=== GIVEN INFORMATION ===
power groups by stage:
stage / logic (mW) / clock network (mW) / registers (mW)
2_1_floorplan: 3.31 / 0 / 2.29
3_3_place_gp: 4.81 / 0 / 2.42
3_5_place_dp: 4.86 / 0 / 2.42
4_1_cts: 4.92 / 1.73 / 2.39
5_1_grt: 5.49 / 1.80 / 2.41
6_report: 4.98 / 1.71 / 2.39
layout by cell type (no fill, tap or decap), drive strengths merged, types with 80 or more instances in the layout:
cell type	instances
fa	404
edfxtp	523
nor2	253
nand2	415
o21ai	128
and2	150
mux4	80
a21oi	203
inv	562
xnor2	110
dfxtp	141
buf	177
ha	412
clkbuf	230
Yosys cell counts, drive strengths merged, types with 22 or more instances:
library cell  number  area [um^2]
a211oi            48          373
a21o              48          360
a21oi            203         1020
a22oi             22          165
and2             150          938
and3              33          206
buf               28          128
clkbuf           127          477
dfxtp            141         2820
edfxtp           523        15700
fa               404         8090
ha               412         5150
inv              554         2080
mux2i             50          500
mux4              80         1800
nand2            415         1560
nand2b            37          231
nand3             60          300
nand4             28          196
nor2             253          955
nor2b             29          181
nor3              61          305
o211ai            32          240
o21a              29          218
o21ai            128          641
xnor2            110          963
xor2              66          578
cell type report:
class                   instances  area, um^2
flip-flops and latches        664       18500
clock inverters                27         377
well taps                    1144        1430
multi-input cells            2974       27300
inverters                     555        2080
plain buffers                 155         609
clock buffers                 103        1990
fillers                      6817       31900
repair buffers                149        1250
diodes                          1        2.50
==> src/rtl/audio_window_loudness_meter_assert.svh <==
`ifndef AUDIO_WINDOW_LOUDNESS_METER_ASSERT_SVH
`define AUDIO_WINDOW_LOUDNESS_METER_ASSERT_SVH

// same-cycle implication, sampled on the rising clock edge
`define AWLM_IMPLIES(name, ante, cons, msg) \
   name: assert property (@(posedge clock) disable iff (reset) (ante) |-> (cons)) \
      else $error(msg);

// next-cycle implication
`define AWLM_NEXT(name, ante, cons, msg) \
   name: assert property (@(posedge clock) disable iff (reset) (ante) |=> (cons)) \
      else $error(msg);

`endif

==> src/rtl/awlm_pkg.sv <==
package awlm_pkg;

   localparam int unsigned MAX_WINDOW_SAMPLES_DEF = 16384;

   localparam int unsigned SAMPLE_W    = 32;
   localparam int unsigned LEVEL_W     = 16;
   localparam int unsigned SUM_W       = 64;
   localparam int unsigned DIGIT_W     = 16;
   localparam int unsigned SCALE_W     = 9;
   localparam int unsigned GAIN_W      = 2;
   localparam int unsigned SHIFT_W     = 5;
   localparam int unsigned CSR_INDEX_W = 2;
   localparam int unsigned CSR_DATA_W  = 5;

   localparam logic [SHIFT_W-1:0] SHIFT_RESET = SHIFT_W'(12);

   typedef enum logic [CSR_INDEX_W-1:0] {
      CSR_METER_MODE   = 2'd0,
      CSR_GAIN_LEVEL   = 2'd1,
      CSR_SHIFT_AMOUNT = 2'd2,
      CSR_DROP_ZERO    = 2'd3
   } csr_index_type;

   typedef enum logic {
      MODE_PEAK = 1'b0,
      MODE_RMS  = 1'b1
   } mode_type;

   typedef enum logic [GAIN_W-1:0] {
      GAIN_LOW    = 2'd0,
      GAIN_MEDIUM = 2'd1,
      GAIN_HIGH   = 2'd2
   } gain_type;

   typedef enum logic [2:0] {
      ST_IDLE,
      ST_SQUARE,
      ST_CLOSE,
      ST_MEAN,
      ST_ROOT,
      ST_SCALE,
      ST_DONE
   } state_type;

   function automatic logic [SCALE_W-1:0] scale_of(input logic [GAIN_W-1:0] gain);
      logic [SCALE_W-1:0] scale;
      case (gain)
         GAIN_LOW:    scale = SCALE_W'(300);
         GAIN_MEDIUM: scale = SCALE_W'(60);
         default:     scale = SCALE_W'(15);
      endcase
      return scale;
   endfunction

endpackage

==> src/rtl/awlm_req_if.sv <==
interface awlm_req_if;
   logic                                valid;
   logic                                ready;
   logic                                req_type;
   logic signed [awlm_pkg::SAMPLE_W-1:0] raw_sample;

   modport source (output valid, output req_type, output raw_sample, input ready);
   modport sink   (input valid, input req_type, input raw_sample, output ready);
endinterface

==> src/rtl/awlm_rsp_if.sv <==
interface awlm_rsp_if;
   logic                         valid;
   logic                         ready;
   logic [awlm_pkg::LEVEL_W-1:0] loudness;
   logic                         saturated;
   logic                         empty_window;

   modport source (output valid, output loudness, output saturated, output empty_window,
                   input ready);
   modport sink   (input valid, input loudness, input saturated, input empty_window,
                   output ready);
endinterface

==> src/rtl/audio_window_loudness_meter.sv <==
// Sample item: squared as two 16-bit digits; the next item is taken on the last digit step,
// while that digit is added. Window-end item: an empty window or an overflowed RMS sum goes
// straight to the result; peak mode runs the span through a 64-step scale divide, RMS mode a
// 64-step mean divide, 32-step square root and 64-step scale divide (one restoring unit).
// Synchronous active-high reset: registers to defaults, accumulators cleared, no item held.
`include "audio_window_loudness_meter_assert.svh"

module audio_window_loudness_meter #(
   parameter int unsigned MAX_WINDOW_SAMPLES = awlm_pkg::MAX_WINDOW_SAMPLES_DEF
) (
   input  logic                               clock,
   input  logic                               reset,
   awlm_req_if.sink                           req_chan,
   awlm_rsp_if.source                         rsp_chan,
   input  logic                               csr_we,
   input  logic [awlm_pkg::CSR_INDEX_W-1:0]   csr_index,
   input  logic [awlm_pkg::CSR_DATA_W-1:0]    csr_wdata
);

   localparam int unsigned SAMPLE_W  = awlm_pkg::SAMPLE_W;
   localparam int unsigned SUM_W     = awlm_pkg::SUM_W;
   localparam int unsigned DIGIT_W   = awlm_pkg::DIGIT_W;
   localparam int unsigned LEVEL_W   = awlm_pkg::LEVEL_W;
   localparam int unsigned SCALE_W   = awlm_pkg::SCALE_W;
   localparam int unsigned TALLY_W   = $clog2(MAX_WINDOW_SAMPLES + 1);
   localparam int unsigned DEN_W     = (TALLY_W > SCALE_W) ? TALLY_W : SCALE_W;
   localparam int unsigned N_DIGITS  = SAMPLE_W / DIGIT_W;
   localparam int unsigned DIG_W     = (N_DIGITS > 1) ? $clog2(N_DIGITS) : 1;
   localparam int unsigned PROD_W    = SAMPLE_W + DIGIT_W;
   localparam int unsigned ROOT_W    = SUM_W / 2;
   localparam int unsigned RREM_W    = ROOT_W + 2;
   localparam int unsigned STEP_W    = $clog2(SUM_W);

   awlm_pkg::state_type state_ff, state_in;

   logic                            mode_ff, mode_in;
   logic [awlm_pkg::GAIN_W-1:0]     gain_ff, gain_in;
   logic [awlm_pkg::SHIFT_W-1:0]    shift_ff, shift_in;
   logic                            drop_ff, drop_in;

   logic signed [SAMPLE_W-1:0]      min_ff, min_in;
   logic signed [SAMPLE_W-1:0]      max_ff, max_in;
   logic [SUM_W-1:0]                sum_ff, sum_in;
   logic                            ovf_ff, ovf_in;
   logic [TALLY_W-1:0]              tally_ff, tally_in;

   logic [SAMPLE_W-1:0]             mag_ff, mag_in;
   logic [SAMPLE_W-1:0]             dsr_ff, dsr_in;
   logic [DIG_W-1:0]                dig_ff, dig_in;

   logic [STEP_W-1:0]               step_ff, step_in;
   logic [SUM_W-1:0]                quo_ff, quo_in;
   logic [DEN_W-1:0]                rem_ff, rem_in;
   logic [DEN_W-1:0]                den_ff, den_in;
   logic [SUM_W-1:0]                rad_ff, rad_in;
   logic [ROOT_W-1:0]               root_ff, root_in;
   logic [RREM_W-1:0]               rrem_ff, rrem_in;
   logic                            empty_ff, empty_in;

   logic                            rsp_valid_ff, rsp_valid_in;
   logic [LEVEL_W-1:0]              loud_ff, loud_in;
   logic                            sat_ff, sat_in;
   logic                            rsp_empty_ff, rsp_empty_in;

   logic                            req_ready;
   logic                            req_fire;
   logic signed [SAMPLE_W-1:0]      sample_s;
   logic [SAMPLE_W-1:0]             sample_mag;
   logic                            dropped;
   logic                            full;
   logic                            last_digit;
   logic [PROD_W-1:0]               pp;
   logic [SUM_W-1:0]                addend;
   logic [SUM_W:0]                  sum_add;
   logic [DEN_W:0]                  trial;
   logic                            ge;
   logic [DEN_W-1:0]                rem_next;
   logic [SUM_W-1:0]                quo_next;
   logic [RREM_W+1:0]               rt;
   logic [RREM_W+1:0]               rtrial;
   logic                            rge;
   logic [RREM_W-1:0]               rrem_next;
   logic [ROOT_W-1:0]               root_next;
   logic [SAMPLE_W-1:0]             span;
   logic [SCALE_W-1:0]              scale;
   logic                            step_last;
   logic                            root_last;

   assign rsp_chan.valid        = rsp_valid_ff;
   assign rsp_chan.loudness     = loud_ff;
   assign rsp_chan.saturated    = sat_ff;
   assign rsp_chan.empty_window = rsp_empty_ff;
   assign req_chan.ready        = req_ready;

   always_comb begin
      last_digit = (dig_ff == DIG_W'(N_DIGITS - 1));
      req_ready  = (state_ff == awlm_pkg::ST_IDLE) ||
                   ((state_ff == awlm_pkg::ST_SQUARE) && last_digit);
      req_fire   = req_chan.valid && req_ready;

      sample_s   = req_chan.raw_sample >>> shift_ff;
      sample_mag = sample_s[SAMPLE_W-1] ? SAMPLE_W'(-sample_s) : SAMPLE_W'(sample_s);
      dropped    = drop_ff && ((req_chan.raw_sample == '0) || (req_chan.raw_sample == '1));
      full       = (tally_ff >= TALLY_W'(MAX_WINDOW_SAMPLES));

      // one digit of the square per cycle
      pp      = PROD_W'(mag_ff) * PROD_W'(dsr_ff[DIGIT_W-1:0]);
      addend  = SUM_W'(pp) << (DIGIT_W * dig_ff);
      sum_add = {1'b0, sum_ff} + {1'b0, addend};

      // restoring divider, one quotient bit per cycle
      trial    = {rem_ff, quo_ff[SUM_W-1]};
      ge       = (trial >= {1'b0, den_ff});
      rem_next = ge ? DEN_W'(trial - {1'b0, den_ff}) : trial[DEN_W-1:0];
      quo_next = {quo_ff[SUM_W-2:0], ge};

      // square root, one result bit per cycle
      rt        = {rrem_ff, rad_ff[SUM_W-1 -: 2]};
      rtrial    = {2'b00, root_ff, 2'b01};
      rge       = (rt >= rtrial);
      rrem_next = rge ? RREM_W'(rt - rtrial) : rt[RREM_W-1:0];
      root_next = {root_ff[ROOT_W-2:0], rge};

      span      = SAMPLE_W'(max_ff - min_ff);
      scale     = awlm_pkg::scale_of(gain_ff);
      step_last = (step_ff == STEP_W'(SUM_W - 1));
      root_last = (step_ff == STEP_W'(ROOT_W - 1));

      state_in     = state_ff;
      mode_in      = mode_ff;
      gain_in      = gain_ff;
      shift_in     = shift_ff;
      drop_in      = drop_ff;
      min_in       = min_ff;
      max_in       = max_ff;
      sum_in       = sum_ff;
      ovf_in       = ovf_ff;
      tally_in     = tally_ff;
      mag_in       = mag_ff;
      dsr_in       = dsr_ff;
      dig_in       = dig_ff;
      step_in      = step_ff;
      quo_in       = quo_ff;
      rem_in       = rem_ff;
      den_in       = den_ff;
      rad_in       = rad_ff;
      root_in      = root_ff;
      rrem_in      = rrem_ff;
      empty_in     = empty_ff;
      rsp_valid_in = rsp_valid_ff;
      loud_in      = loud_ff;
      sat_in       = sat_ff;
      rsp_empty_in = rsp_empty_ff;

      if (csr_we) begin
         case (csr_index)
            awlm_pkg::CSR_METER_MODE:   mode_in  = csr_wdata[0];
            awlm_pkg::CSR_GAIN_LEVEL:   gain_in  = csr_wdata[awlm_pkg::GAIN_W-1:0];
            awlm_pkg::CSR_SHIFT_AMOUNT: shift_in = csr_wdata[awlm_pkg::SHIFT_W-1:0];
            awlm_pkg::CSR_DROP_ZERO:    drop_in  = csr_wdata[0];
            default: ;
         endcase
      end

      if (rsp_chan.valid && rsp_chan.ready) begin
         rsp_valid_in = 1'b0;
      end

      case (state_ff)
         awlm_pkg::ST_IDLE: ;
         awlm_pkg::ST_SQUARE: begin
            if (ovf_ff || sum_add[SUM_W]) begin
               sum_in = '1;
               ovf_in = 1'b1;
            end else begin
               sum_in = sum_add[SUM_W-1:0];
            end
            dsr_in = dsr_ff >> DIGIT_W;
            dig_in = DIG_W'(dig_ff + 1'b1);
            if (last_digit) begin
               state_in = awlm_pkg::ST_IDLE;
            end
         end
         awlm_pkg::ST_CLOSE: begin
            step_in  = '0;
            rem_in   = '0;
            empty_in = (tally_ff == '0);
            den_in   = DEN_W'(scale);
            if (tally_ff == '0) begin
               quo_in   = '0;
               state_in = awlm_pkg::ST_DONE;
            end else if (mode_ff == awlm_pkg::MODE_PEAK) begin
               quo_in   = SUM_W'(span);
               state_in = awlm_pkg::ST_SCALE;
            end else if (ovf_ff) begin
               quo_in   = SUM_W'(1) << LEVEL_W;
               state_in = awlm_pkg::ST_DONE;
            end else begin
               quo_in   = sum_ff;
               den_in   = DEN_W'(tally_ff);
               state_in = awlm_pkg::ST_MEAN;
            end
            min_in   = {1'b0, {(SAMPLE_W-1){1'b1}}};
            max_in   = {1'b1, {(SAMPLE_W-1){1'b0}}};
            sum_in   = '0;
            ovf_in   = 1'b0;
            tally_in = '0;
         end
         awlm_pkg::ST_MEAN: begin
            quo_in  = quo_next;
            rem_in  = rem_next;
            step_in = STEP_W'(step_ff + 1'b1);
            if (step_last) begin
               rad_in   = quo_next;
               root_in  = '0;
               rrem_in  = '0;
               step_in  = '0;
               state_in = awlm_pkg::ST_ROOT;
            end
         end
         awlm_pkg::ST_ROOT: begin
            rad_in  = rad_ff << 2;
            root_in = root_next;
            rrem_in = rrem_next;
            step_in = STEP_W'(step_ff + 1'b1);
            if (root_last) begin
               quo_in   = SUM_W'(root_next);
               rem_in   = '0;
               den_in   = DEN_W'(scale);
               step_in  = '0;
               state_in = awlm_pkg::ST_SCALE;
            end
         end
         awlm_pkg::ST_SCALE: begin
            quo_in  = quo_next;
            rem_in  = rem_next;
            step_in = STEP_W'(step_ff + 1'b1);
            if (step_last) begin
               state_in = awlm_pkg::ST_DONE;
            end
         end
         awlm_pkg::ST_DONE: begin
            if (!rsp_valid_ff || rsp_chan.ready) begin
               rsp_valid_in = 1'b1;
               sat_in       = |quo_ff[SUM_W-1:LEVEL_W];
               loud_in      = (|quo_ff[SUM_W-1:LEVEL_W]) ? '1 : quo_ff[LEVEL_W-1:0];
               rsp_empty_in = empty_ff;
               state_in     = awlm_pkg::ST_IDLE;
            end
         end
         default: state_in = awlm_pkg::ST_IDLE;
      endcase

      // item taken in idle or on the last square digit
      if (req_fire) begin
         if (req_chan.req_type) begin
            state_in = awlm_pkg::ST_CLOSE;
         end else if (!dropped && !full) begin
            if (sample_s < min_ff) begin
               min_in = sample_s;
            end
            if (sample_s > max_ff) begin
               max_in = sample_s;
            end
            tally_in = TALLY_W'(tally_ff + 1'b1);
            mag_in   = sample_mag;
            dsr_in   = sample_mag;
            dig_in   = '0;
            state_in = awlm_pkg::ST_SQUARE;
         end
      end
   end

   always_ff @(posedge clock) begin
      if (reset) begin
         state_ff     <= awlm_pkg::ST_IDLE;
         mode_ff      <= awlm_pkg::MODE_PEAK;
         gain_ff      <= awlm_pkg::GAIN_HIGH;
         shift_ff     <= awlm_pkg::SHIFT_RESET;
         drop_ff      <= 1'b0;
         min_ff       <= {1'b0, {(SAMPLE_W-1){1'b1}}};
         max_ff       <= {1'b1, {(SAMPLE_W-1){1'b0}}};
         sum_ff       <= '0;
         ovf_ff       <= 1'b0;
         tally_ff     <= '0;
         rsp_valid_ff <= 1'b0;
      end else begin
         state_ff     <= state_in;
         mode_ff      <= mode_in;
         gain_ff      <= gain_in;
         shift_ff     <= shift_in;
         drop_ff      <= drop_in;
         min_ff       <= min_in;
         max_ff       <= max_in;
         sum_ff       <= sum_in;
         ovf_ff       <= ovf_in;
         tally_ff     <= tally_in;
         rsp_valid_ff <= rsp_valid_in;
      end
   end

   always_ff @(posedge clock) begin
      mag_ff       <= mag_in;
      dsr_ff       <= dsr_in;
      dig_ff       <= dig_in;
      step_ff      <= step_in;
      quo_ff       <= quo_in;
      rem_ff       <= rem_in;
      den_ff       <= den_in;
      rad_ff       <= rad_in;
      root_ff      <= root_in;
      rrem_ff      <= rrem_in;
      empty_ff     <= empty_in;
      loud_ff      <= loud_in;
      sat_ff       <= sat_in;
      rsp_empty_ff <= rsp_empty_in;
   end

   `AWLM_NEXT(a_close_starts, req_fire && req_chan.req_type, state_ff == awlm_pkg::ST_CLOSE, "window-end item did not start the close")
   `AWLM_IMPLIES(a_sat_clamps, rsp_chan.valid && rsp_chan.saturated, rsp_chan.loudness == '1, "saturated level not clamped")
   `AWLM_IMPLIES(a_empty_quiet, rsp_chan.valid && rsp_chan.empty_window, (rsp_chan.loudness == '0) && !rsp_chan.saturated, "empty window gave a level")
   `AWLM_IMPLIES(a_tally_bound, 1'b1, tally_ff <= TALLY_W'(MAX_WINDOW_SAMPLES), "sample count beyond window size")

endmodule

==> src/flat_wrapper.sv <==
// flat-port wrapper written by rule: the top's interface ports become plain ports
module audio_window_loudness_meter_flat 
#(
   parameter int unsigned MAX_WINDOW_SAMPLES = awlm_pkg::MAX_WINDOW_SAMPLES_DEF
)
  (clock, reset, csr_we, csr_index, csr_wdata, req_chan_valid, req_chan_req_type, req_chan_raw_sample, req_chan_ready, rsp_chan_valid, rsp_chan_loudness, rsp_chan_saturated, rsp_chan_empty_window, rsp_chan_ready);
  awlm_req_if req_chan_i ();
  awlm_rsp_if rsp_chan_i ();
  input  logic clock;
  input  logic reset;
  input  logic csr_we;
  input  logic [awlm_pkg::CSR_INDEX_W-1:0] csr_index;
  input  logic [awlm_pkg::CSR_DATA_W-1:0] csr_wdata;
  input wire logic [$bits(req_chan_i.valid)-1:0] req_chan_valid;
  input wire logic [$bits(req_chan_i.req_type)-1:0] req_chan_req_type;
  input wire logic [$bits(req_chan_i.raw_sample)-1:0] req_chan_raw_sample;
  output wire logic [$bits(req_chan_i.ready)-1:0] req_chan_ready;
  output wire logic [$bits(rsp_chan_i.valid)-1:0] rsp_chan_valid;
  output wire logic [$bits(rsp_chan_i.loudness)-1:0] rsp_chan_loudness;
  output wire logic [$bits(rsp_chan_i.saturated)-1:0] rsp_chan_saturated;
  output wire logic [$bits(rsp_chan_i.empty_window)-1:0] rsp_chan_empty_window;
  input wire logic [$bits(rsp_chan_i.ready)-1:0] rsp_chan_ready;
  assign req_chan_i.valid = req_chan_valid;
  assign req_chan_i.req_type = req_chan_req_type;
  assign req_chan_i.raw_sample = req_chan_raw_sample;
  assign req_chan_ready = req_chan_i.ready;
  assign rsp_chan_valid = rsp_chan_i.valid;
  assign rsp_chan_loudness = rsp_chan_i.loudness;
  assign rsp_chan_saturated = rsp_chan_i.saturated;
  assign rsp_chan_empty_window = rsp_chan_i.empty_window;
  assign rsp_chan_i.ready = rsp_chan_ready;
  audio_window_loudness_meter #(.MAX_WINDOW_SAMPLES(MAX_WINDOW_SAMPLES)) u_core (.clock(clock), .reset(reset), .req_chan(req_chan_i), .rsp_chan(rsp_chan_i), .csr_we(csr_we), .csr_index(csr_index), .csr_wdata(csr_wdata));
endmodule
==> config.mk <==
export PLATFORM = sky130hd
export DESIGN_NAME = audio_window_loudness_meter_flat
export DESIGN_NICKNAME = d
export VERILOG_FILES = /design/src/rtl/awlm_pkg.sv /design/src/rtl/awlm_req_if.sv /design/src/rtl/awlm_rsp_if.sv /design/src/rtl/audio_window_loudness_meter.sv /design/src/flat_wrapper.sv
export VERILOG_INCLUDE_DIRS = /design/src /design/src/rtl
export SDC_FILE = /design/constraint.sdc
export NUM_CORES = 2
export LEC_CHECK = 0
export BUFFER_PORTS_ARGS = -buffer_cell sky130_fd_sc_hd__clkbuf_2
export CAP_MARGIN = 20
export CORE_UTILIZATION = 45
export CTS_BUF_LIST = sky130_fd_sc_hd__clkbuf_4
export CTS_CLUSTER_SIZE = 8
export DETAILED_ROUTE_END_ITERATION = 10
export PLACE_DENSITY = 0.57
export SYNTH_ARGS = -nofsm -noshare
export SYNTH_HDL_FRONTEND = slang
export SYNTH_SLANG_ARGS = --single-unit
==> constraint.sdc <==
create_clock -name clock -period 14.7 [get_ports clock]
set_clock_uncertainty 0.15 [all_clocks]
set_input_delay 0.735 -clock clock [delete_from_list [all_inputs] [get_ports clock]]
set_output_delay 0.735 -clock clock [all_outputs]
set_load 0.03 [all_outputs]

=== EXERCISE DIRECTIONS ===
Only the lines from the one containing "awlm_pkg::ST_IDLE: ;" through the one containing "if (tally_ff == '0) begin" are to be retyped, both boundary lines included, with no other material.

=== EXERCISE RESPONSE ===
         awlm_pkg::ST_IDLE: ;
         awlm_pkg::ST_SQUARE: begin
            if (ovf_ff || sum_add[SUM_W]) begin
               sum_in = '1;
               ovf_in = 1'b1;
            end else begin
               sum_in = sum_add[SUM_W-1:0];
            end
            dsr_in = dsr_ff >> DIGIT_W;
            dig_in = DIG_W'(dig_ff + 1'b1);
            if (last_digit) begin
               state_in = awlm_pkg::ST_IDLE;
            end
         end
         awlm_pkg::ST_CLOSE: begin
            step_in  = '0;
            rem_in   = '0;
            empty_in = (tally_ff == '0);
            den_in   = DEN_W'(scale);
            if (tally_ff == '0) begin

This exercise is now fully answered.